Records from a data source
•••
What follows belongs to an exercise in optimizing a design on an open flow for small area, a short achievable clock period and few clock cycles per item; a production flow would make more cautious choices.
The RTL was checked by simulation tests, not by an equivalence proof against the original design.

==> inputs of job 1608 <==
## four_corner_bilinear_gradient_unit
module four_corner_bilinear_gradient_unit (
	input  logic              clk,
	input  logic              arst_n,
	input  logic              cfg_we,
	input  logic [2:0]        cfg_index,
	input  logic [fbg_pkg::ColorW-1:0] cfg_data,
	input  logic              in_valid,
	output logic              in_stall,
	input  logic [fbg_pkg::CoordW-1:0] pixel_x,
	input  logic [fbg_pkg::CoordW-1:0] pixel_y,
	output logic              out_valid,
	input  logic              out_stall,
	output logic [fbg_pkg::ChanW-1:0]  red,
	output logic [fbg_pkg::ChanW-1:0]  green,
	output logic [fbg_pkg::ChanW-1:0]  blue
);
make LEC_CHECK=0 CAP_MARGIN=20 CORE_MARGIN=2 CORE_UTILIZATION=55 PLACE_DENSITY=0.65 SETUP_SLACK_MARGIN=4.6 SLEW_MARGIN=20 finish   # period 9.0 ns
run.sh (not shown) runs the stock make flow with config.mk's settings and CLKGATE_MAP_FILE= SYNTH_SCRIPT=/design/flow/synth_recipe.tcl, a recipe that flattens the netlist after the stock synthesis.
==> job 3552: changes against job 1608 <==
--- a/flow/design.v
+++ b/flow/design.v
@@ -3061,22 +3061,22 @@
 			if (wc[i]) sw = 4'(XW - 1 - i);
 			if (hc[i]) sh = 4'(XW - 1 - i);
 		end
 		wn = wc << sw;
 		hn = hc << sh;
 	end
 	logic [3:0] sw_q, sh_q;
-	logic [XW:0] wn_q, hn_q;    
+	logic [XW-1:0] wn_q, hn_q;
 	logic [fbg_pkg::DimW-1:0] wc_q, hc_q;
 	logic [fbg_pkg::CoordW-1:0] wm1_q, hm1_q;
 	always_ff @(posedge clk) begin
 		sw_q <= sw;
 		sh_q <= sh;
-		wn_q <= {1'b0, wn};
-		hn_q <= {1'b0, hn};
+		wn_q <= wn;
+		hn_q <= hn;
 		wc_q <= wc;
 		hc_q <= hc;
 		wm1_q <= 12'(wc - 13'd1);
 		hm1_q <= 12'(hc - 13'd1);
 	end
 	logic [NC-1:0][8:0] dx, dy;    
 	logic [NC-1:0][9:0] kk;        
@@ -3267,29 +3267,29 @@
 			if (v_q[8] && wp_q == 4'(i)) mem_q[i] <= res;
 		end
 	end
 	always_ff @(posedge clk) begin
 		x0_q <= pixel_x;
 		y0_q <= pixel_y;
 			x1_q <= XW'(xc) << sw_q;
-			y1_q <= (cph_q == 3'd2 || (dst_q == D_PASS && dcnt_q == 4'd2)) ? hn_q[XW-1:0]
-				: (cph_q == 3'd3) ? wn_q[XW-1:0] : XW'(yc) << sh_q;
+			y1_q <= (cph_q == 3'd2 || (dst_q == D_PASS && dcnt_q == 4'd2)) ? hn_q
+				: (cph_q == 3'd3) ? wn_q : XW'(yc) << sh_q;
 			x2_q <= x1_q;
 			y2_one <= y_one;
 			y2_two <= y_two;
 			y2_neg <= y_neg;
 			ss2_q <= ss_nx;
 			sc2_q <= sc_nx;
 			x3_one <= d_pass_x ? '0 : x_one;
 			x3_two <= d_pass_x ? '0 : x_two;
 			x3_neg <= d_pass_x ? '0 : x_neg;
 			s3_q <= s_nx;
 			if (cph_q == 3'd4) c1_q <= s_nx;
 			if (cph_q == 3'd5) c2_q <= s_nx;
-			else if (d_pass_y) c2_q[0] <= SW'(wn_q[XW-1:0]);
+			else if (d_pass_y) c2_q[0] <= SW'(wn_q);
 			ys3_q <= ys_nx;
 			yc3_q <= yc_nx;
 			ns4_q <= ns_nx;
 			nc4_q <= nc_nx;
 			ts4_q <= ts_nx;
 			tc4_q <= tc_nx;
 			t5_q <= t_nx;
SETUP_SLACK_MARGIN = 5.0   (was 4.6)
==> job 241: changes against job 1608 <==
--- a/flow/design.v
+++ b/flow/design.v
@@ -3086,104 +3086,122 @@
 			dy[c] = {1'b0, tl_q[c*CW +: CW]} - {1'b0, bl_q[c*CW +: CW]};
 			kk[c] = {2'b0, tr_q[c*CW +: CW]} - {2'b0, tl_q[c*CW +: CW]}
 				- {2'b0, br_q[c*CW +: CW]} + {2'b0, bl_q[c*CW +: CW]};
 		end
 	end
 	logic wr_size;
 	assign wr_size = cfg_we && (cfg_index == fbg_pkg::REG_WIDTH || cfg_index == fbg_pkg::REG_HEIGHT);
-	localparam logic [1:0] D_IDLE = 2'd0, D_PASS = 2'd1, D_DIV = 2'd2;
+	localparam logic [1:0] D_IDLE = 2'd0, D_MUL = 2'd1, D_DIV = 2'd2;
 	logic [1:0] dst_q;
 	logic [3:0] dcnt_q;
-	logic [AW-1:0] area_q, acc_q;
+	logic [AW-1:0] area_q;
 	logic [IW-1:0] inv_q;
 	logic [AW:0] drem_q;
 	logic [AW:0] drem_sub;
 	logic dge;
-	logic d_pass_y, d_pass_x;
-	assign d_pass_y = (dst_q == D_PASS) && (dcnt_q == 4'd3);
-	assign d_pass_x = (dst_q == D_PASS) && (dcnt_q == 4'd4);
+	logic [XW-1:0] dsh_q;    
 	always_comb begin
 		drem_sub = drem_q - {1'b0, acc_q};
 		dge = !drem_sub[AW];
 	end
 	always_ff @(posedge clk or negedge arst_n) begin
 		if (!arst_n) begin
-			dst_q <= D_PASS;
-			dcnt_q <= 4'd1;
+			dst_q <= D_MUL;
+			dcnt_q <= 4'd14;
 		end else if (wr_size) begin
-			dst_q <= D_PASS;
-			dcnt_q <= 4'd1;
-		end else if (dst_q == D_PASS) begin
-			dcnt_q <= dcnt_q + 4'd1;
-			if (dcnt_q == 4'd6) begin
-				dst_q <= D_DIV;
+			dst_q <= D_MUL;
+			dcnt_q <= 4'd14;
+		end else if (dst_q != D_IDLE) begin
+			dcnt_q <= dcnt_q - 4'd1;
+			if (dcnt_q == 4'd0) begin
+				dst_q <= (dst_q == D_MUL) ? D_DIV : D_IDLE;
 				dcnt_q <= 4'd12;
 			end
-		end else if (dst_q == D_DIV) begin
-			dcnt_q <= dcnt_q - 4'd1;
-			if (dcnt_q == 4'd0) dst_q <= D_IDLE;
 		end
 	end
+	logic [AW-1:0] acc_q;
 	always_ff @(posedge clk) begin
 		unique case (dst_q)
-			D_PASS: begin
-				if (d_pass_y) area_q <= '0;
-				if (dcnt_q == 4'd6) acc_q <= n_nx[0][AW-1:0];
+			D_MUL: begin
+				if (dcnt_q == 4'd14) acc_q <= '0;
+				else if (dcnt_q == 4'd13) dsh_q <= hn_q[XW-1:0];
+				else begin
+					dsh_q <= {dsh_q[XW-2:0], 1'b0};
+					acc_q <= {acc_q[AW-2:0], 1'b0} + (dsh_q[XW-1] ? AW'(wn_q[XW-1:0]) : AW'(0));
+				end
 				drem_q <= (AW+1)'(1) << 24;
 			end
 			D_DIV: begin
 				area_q <= acc_q;
 				inv_q <= {inv_q[IW-2:0], dge};
 				drem_q <= {(dge ? drem_sub[AW-1:0] : drem_q[AW-1:0]), 1'b0};
 			end
 			default: ;
 		endcase
 	end
-	logic [2:0] cph_q, cph_nx;
-	logic [NC-1:0][SW-1:0] c1_q, c2_q, c1_in;
-	logic [NC-1:0][9:0] k_src;
-	logic c1_zero;
-	always_comb begin
-		if (cfg_we) cph_nx = 3'd1;
-		else if (cph_q == 3'd5 || cph_q == 3'd0) cph_nx = 3'd0;
-		else cph_nx = cph_q + 3'd1;
-	end
+	logic cbusy_q;
+	logic [3:0] ccnt_q;
+	logic [NC-1:0][SW-1:0] c1_q, c2_q;
+	logic [NC-1:0][9:0] k_q;
+	logic [NC-1:0][8:0] dx_q, dy_q;
+	logic [XW-1:0] chsh_q, cwsh_q;    
 	always_ff @(posedge clk or negedge arst_n) begin
-		if (!arst_n) cph_q <= 3'd1;
-		else cph_q <= cph_nx;
+		if (!arst_n) begin
+			cbusy_q <= 1'b1;
+			ccnt_q <= 4'd14;
+		end else if (cfg_we) begin
+			cbusy_q <= 1'b1;
+			ccnt_q <= 4'd14;
+		end else if (cbusy_q) begin
+			cbusy_q <= (ccnt_q != 4'd0);
+			ccnt_q <= ccnt_q - 4'd1;
+		end
 	end
-	assign c1_zero = (cph_q == 3'd3) || (cph_q == 3'd4);
-	always_comb begin
-		for (int c = 0; c < NC; c++) begin
-			k_src[c] = (cph_q == 3'd2) ? {dx[c][8], dx[c]}
-				: (cph_q == 3'd3) ? {dy[c][8], dy[c]} : kk[c];
-			c1_in[c] = c1_zero ? SW'(0) : c1_q[c];
+	always_ff @(posedge clk) begin
+		dx_q <= dx;
+		dy_q <= dy;
+		if (cbusy_q) begin
+			k_q <= kk;
+			if (ccnt_q == 4'd14) begin
+				c1_q <= '0;
+				c2_q <= '0;
+			end else if (ccnt_q == 4'd13) begin
+				chsh_q <= hn_q[XW-1:0];
+				cwsh_q <= wn_q[XW-1:0];
+			end else begin
+				chsh_q <= {chsh_q[XW-2:0], 1'b0};
+				cwsh_q <= {cwsh_q[XW-2:0], 1'b0};
+				for (int c = 0; c < NC; c++) begin
+					c1_q[c] <= {c1_q[c][SW-2:0], 1'b0} + (chsh_q[XW-1] ? {{(SW-9){dx_q[c][8]}}, dx_q[c]} : SW'(0));
+					c2_q[c] <= {c2_q[c][SW-2:0], 1'b0} + (cwsh_q[XW-1] ? {{(SW-9){dy_q[c][8]}}, dy_q[c]} : SW'(0));
+				end
+			end
 		end
 	end
 	logic [NC-1:0][4:0] k_one_q, k_two_q, k_neg_q, k_one, k_two, k_neg;
 	logic [6:0] inv_one_q, inv_two_q, inv_neg_q, inv_one, inv_two, inv_neg;
 	for (genvar c = 0; c < NC; c++) begin : g_ek
-		fbg_enc10s u_ek (.b(k_src[c]), .one(k_one[c]), .two(k_two[c]), .neg(k_neg[c]));
+		fbg_enc10s u_ek (.b(k_q[c]), .one(k_one[c]), .two(k_two[c]), .neg(k_neg[c]));
 	end
 	fbg_enc13 u_ei (.b(inv_q), .one(inv_one), .two(inv_two), .neg(inv_neg));
 	always_ff @(posedge clk) begin
 		k_one_q <= k_one;
 		k_two_q <= k_two;
 		k_neg_q <= k_neg;
 		inv_one_q <= inv_one;
 		inv_two_q <= inv_two;
 		inv_neg_q <= inv_neg;
 	end
 	localparam int FD = 11;
 	logic busy, stall_q, acc, dlv;
 	logic cbusy_nx, dbusy_nx;
 	logic [3:0] cnt_q, cnt_nx;
-	assign busy = (cph_q != 3'd0) || (dst_q != D_IDLE);
+	assign busy = cbusy_q || (dst_q != D_IDLE);
 	assign in_stall = stall_q;
-	assign cbusy_nx = (cph_nx != 3'd0);
+	assign cbusy_nx = cfg_we || (cbusy_q && ccnt_q != 4'd0);
 	assign dbusy_nx = wr_size || (dst_q != D_IDLE && !(dst_q == D_DIV && dcnt_q == 4'd0));
 	assign acc = in_valid && !in_stall;
 	assign dlv = out_valid && !out_stall;
 	always_comb begin
 		cnt_nx = cnt_q;
 		if (acc && !dlv) cnt_nx = cnt_q + 4'd1;
 		else if (!acc && dlv) cnt_nx = cnt_q - 4'd1;
@@ -3203,36 +3221,37 @@
 	logic [NC-1:0][NW-1:0] ys_nx, yc_nx, ys3_q, yc3_q;
 	logic [NC-1:0][RW-1:0] ns_nx, nc_nx, ns4_q, nc4_q, n_nx, n5_q, n6_q, n7_q;
 	logic [NC-1:0][TW-1:0] ts_nx, tc_nx, ts4_q, tc4_q, t_nx, t5_q;
 	logic [NC-1:0][QW-1:0] es_nx, ec_nx, es6_q, ec6_q;
 	logic [NC-1:0] ci_nx, ci6_q;
 	logic [NC-1:0][QW-1:0] q_nx;
 	logic [NC-1:0][RW-1:0] rs_nx, rc_nx, rs8_q, rc8_q;
-	logic [NC-1:0][CW-1:0] q7_q, b0_nx, b1_nx, b08_q, b18_q;
+	logic [NC-1:0][CW-1:0] q7_q, q8_q;
 	logic [NC-1:0] r_neg;
 	logic [NC-1:0][CW-1:0] res;
 	fbg_enc13 u_ey (.b(y1_q), .one(y_one), .two(y_two), .neg(y_neg));
 	fbg_enc13 u_ex (.b(x2_q), .one(x_one), .two(x_two), .neg(x_neg));
 	for (genvar c = 0; c < NC; c++) begin : g_ch
-		fbg_mul_s u_s (.k_one(k_one_q[c]), .k_two(k_two_q[c]), .k_neg(k_neg_q[c]), .y(y1_q), .c1(c1_in[c]), .ss(ss_nx[c]), .sc(sc_nx[c]));
+		logic [CW-1:0] base0, base1;
+		fbg_mul_s u_s (.k_one(k_one_q[c]), .k_two(k_two_q[c]), .k_neg(k_neg_q[c]), .y(y1_q), .c1(c1_q[c]), .ss(ss_nx[c]), .sc(sc_nx[c]));
 		fbg_add_s u_sa (.a(ss2_q[c]), .b(sc2_q[c]), .s(s_nx[c]));
 		fbg_mul_y u_y (.y_one(y2_one), .y_two(y2_two), .y_neg(y2_neg), .c2(c2_q[c]), .d(area_q), .ys(ys_nx[c]), .yc(yc_nx[c]));
 		fbg_mul_n u_n (.x_one(x3_one), .x_two(x3_two), .x_neg(x3_neg), .s(s3_q[c]), .ys(ys3_q[c]), .yc(yc3_q[c]),
 			.ns(ns_nx[c]), .nc(nc_nx[c]), .ts(ts_nx[c]), .tc(tc_nx[c]));
 		fbg_add_t u_ta (.a(ts4_q[c]), .b(tc4_q[c]), .s(t_nx[c]));
 		fbg_add_n u_na (.a(ns4_q[c]), .b(nc4_q[c]), .s(n_nx[c]));
 		fbg_div_est u_est (.t(t5_q[c]), .inv_one(inv_one_q), .inv_two(inv_two_q), .inv_neg(inv_neg_q), .es(es_nx[c]), .ec(ec_nx[c]), .ci(ci_nx[c]));
 		fbg_add_q u_qa (.a(es6_q[c]), .b(ec6_q[c]), .ci(ci6_q[c]), .s(q_nx[c]));
 		fbg_enc9n u_eq (.b(q_nx[c]), .one(q_one[c]), .two(q_two[c]), .neg(q_neg[c]));
 		fbg_div_fix u_fix (.n(n7_q[c]), .q_one(q7_one[c]), .q_two(q7_two[c]), .q_neg(q7_neg[c]), .d(area_q),
 			.rs(rs_nx[c]), .rc(rc_nx[c]));
 		fbg_add_r u_ra (.a(rs8_q[c]), .b(rc8_q[c]), .s(r_neg[c]));
-		assign b0_nx[c] = bl_q[c*CW +: CW] + q7_q[c];
-		assign b1_nx[c] = bl_q[c*CW +: CW] + q7_q[c] + CW'(1);
-		assign res[c] = r_neg[c] ? b08_q[c] : b18_q[c];
+		assign base0 = bl_q[c*CW +: CW] + q8_q[c];
+		assign base1 = bl_q[c*CW +: CW] + q8_q[c] + CW'(1);
+		assign res[c] = r_neg[c] ? base0 : base1;
 	end
 	logic [8:0] v_q;
 	localparam int FM = FD - 1;
 	logic [FM-1:0][NC*CW-1:0] mem_q;
 	logic [3:0] wp_q, rp_q, fill_q;
 	logic ov_q;
 	logic [NC*CW-1:0] out_q;
@@ -3267,29 +3286,25 @@
 			if (v_q[8] && wp_q == 4'(i)) mem_q[i] <= res;
 		end
 	end
 	always_ff @(posedge clk) begin
 		x0_q <= pixel_x;
 		y0_q <= pixel_y;
 			x1_q <= XW'(xc) << sw_q;
-			y1_q <= (cph_q == 3'd2 || (dst_q == D_PASS && dcnt_q == 4'd2)) ? hn_q[XW-1:0]
-				: (cph_q == 3'd3) ? wn_q[XW-1:0] : XW'(yc) << sh_q;
+			y1_q <= XW'(yc) << sh_q;
 			x2_q <= x1_q;
 			y2_one <= y_one;
 			y2_two <= y_two;
 			y2_neg <= y_neg;
 			ss2_q <= ss_nx;
 			sc2_q <= sc_nx;
-			x3_one <= d_pass_x ? '0 : x_one;
-			x3_two <= d_pass_x ? '0 : x_two;
-			x3_neg <= d_pass_x ? '0 : x_neg;
+			x3_one <= x_one;
+			x3_two <= x_two;
+			x3_neg <= x_neg;
 			s3_q <= s_nx;
-			if (cph_q == 3'd4) c1_q <= s_nx;
-			if (cph_q == 3'd5) c2_q <= s_nx;
-			else if (d_pass_y) c2_q[0] <= SW'(wn_q[XW-1:0]);
 			ys3_q <= ys_nx;
 			yc3_q <= yc_nx;
 			ns4_q <= ns_nx;
 			nc4_q <= nc_nx;
 			ts4_q <= ts_nx;
 			tc4_q <= tc_nx;
 			t5_q <= t_nx;
@@ -3301,15 +3316,14 @@
 			for (int c = 0; c < NC; c++) q7_q[c] <= q_nx[c][CW-1:0];
 			q7_one <= q_one;
 			q7_two <= q_two;
 			q7_neg <= q_neg;
 			n7_q <= n6_q;
 			rs8_q <= rs_nx;
 			rc8_q <= rc_nx;
-			b08_q <= b0_nx;
-			b18_q <= b1_nx;
+			q8_q <= q7_q;
 	end
 	assign out_valid = ov_q;
 	assign red = out_q[23:16];
 	assign green = out_q[15:8];
 	assign blue = out_q[7:0];
 endmodule
==> job 7545: changes against job 1608 <==
--- a/flow/design.v
+++ b/flow/design.v
@@ -3061,22 +3061,22 @@
 			if (wc[i]) sw = 4'(XW - 1 - i);
 			if (hc[i]) sh = 4'(XW - 1 - i);
 		end
 		wn = wc << sw;
 		hn = hc << sh;
 	end
 	logic [3:0] sw_q, sh_q;
-	logic [XW:0] wn_q, hn_q;    
+	logic [XW-1:0] wn_q, hn_q;
 	logic [fbg_pkg::DimW-1:0] wc_q, hc_q;
 	logic [fbg_pkg::CoordW-1:0] wm1_q, hm1_q;
 	always_ff @(posedge clk) begin
 		sw_q <= sw;
 		sh_q <= sh;
-		wn_q <= {1'b0, wn};
-		hn_q <= {1'b0, hn};
+		wn_q <= wn;
+		hn_q <= hn;
 		wc_q <= wc;
 		hc_q <= hc;
 		wm1_q <= 12'(wc - 13'd1);
 		hm1_q <= 12'(hc - 13'd1);
 	end
 	logic [NC-1:0][8:0] dx, dy;    
 	logic [NC-1:0][9:0] kk;        
@@ -3267,29 +3267,29 @@
 			if (v_q[8] && wp_q == 4'(i)) mem_q[i] <= res;
 		end
 	end
 	always_ff @(posedge clk) begin
 		x0_q <= pixel_x;
 		y0_q <= pixel_y;
 			x1_q <= XW'(xc) << sw_q;
-			y1_q <= (cph_q == 3'd2 || (dst_q == D_PASS && dcnt_q == 4'd2)) ? hn_q[XW-1:0]
-				: (cph_q == 3'd3) ? wn_q[XW-1:0] : XW'(yc) << sh_q;
+			y1_q <= (cph_q == 3'd2 || (dst_q == D_PASS && dcnt_q == 4'd2)) ? hn_q
+				: (cph_q == 3'd3) ? wn_q : XW'(yc) << sh_q;
 			x2_q <= x1_q;
 			y2_one <= y_one;
 			y2_two <= y_two;
 			y2_neg <= y_neg;
 			ss2_q <= ss_nx;
 			sc2_q <= sc_nx;
 			x3_one <= d_pass_x ? '0 : x_one;
 			x3_two <= d_pass_x ? '0 : x_two;
 			x3_neg <= d_pass_x ? '0 : x_neg;
 			s3_q <= s_nx;
 			if (cph_q == 3'd4) c1_q <= s_nx;
 			if (cph_q == 3'd5) c2_q <= s_nx;
-			else if (d_pass_y) c2_q[0] <= SW'(wn_q[XW-1:0]);
+			else if (d_pass_y) c2_q[0] <= SW'(wn_q);
 			ys3_q <= ys_nx;
 			yc3_q <= yc_nx;
 			ns4_q <= ns_nx;
 			nc4_q <= nc_nx;
 			ts4_q <= ts_nx;
 			tc4_q <= tc_nx;
 			t5_q <= t_nx;
SETUP_SLACK_MARGIN = 4.8   (was 4.6)
==> comparison <==
In job 1608 the first-iteration DRC count is larger than in job 241, by about 3%. Between job 241 and job 7545, the lower critical path depth is in job 241 (gap 5). Against job 3552, the utilization of job 1608 is lower by 0.74 points. Count of clock-buffer cells in the layout: job 7545 is higher than job 1608 (38). Register-to-register slack: job 3552 is higher than job 241 (0.26 ns). Maximum frequency: job 3552 > job 7545 > job 241 > job 1608. Die area: job 241 is larger than job 1608 (5.1%). Area after synthesis: job 241 is higher than job 7545 (5.2%).
Testbench counts of job 1608, summed over its fixed seeds: cycles 17,376, items 16,384.
Testbench counts of job 3552, summed over its fixed seeds: cycles 17,376, items 16,384.
Testbench counts of job 241, summed over its fixed seeds: cycles 17,664, items 16,384.
Testbench counts of job 7545, summed over its fixed seeds: cycles 17,376, items 16,384.

## port drivers added, routing unchanged
Ports are ideal in the flow. The routed layouts listed here were re-timed in OpenROAD.
Step 1: set_driving_cell puts a clkbuf_16 on clk and a buf_2 on each other input, an assumption about the parent block.
Step 2 also shifts input and output timing later by t, the mid clock arrival at the registers, as if the neighbouring blocks saw the same clock.
Slacks: ideal ports / drivers / drivers and shift; pairs: ideal ports / drivers.
| run | shift t [ns] | setup slack, ns | worst setup path after step 2 | worst data-port slew with drivers (ns) |
|---|---|---|---|---|
| job 1608 | 1.002 | 4.660 / 4.660 / 4.270 | input to register | 0.15 |
| job 3552 | 1.010 | 4.966 / 4.966 / 4.536 | input to register | 0.13 |
| job 241 | 1.011 | 4.707 / 4.707 / 4.707 | register to register | 0.11 |
| job 7545 | 1.021 | 4.859 / 4.859 / 4.472 | input to register | 0.14 |
After both steps setup and hold are still met in every run listed. For job 3552, which loses most, drivers alone change the setup slack by 0.000 ns; drivers and shift together by -0.430 ns.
•••
■ Work required:
Scan the records above for lines with the word "changes", then say how many there are, giving the number alone.

■ Answer space:
3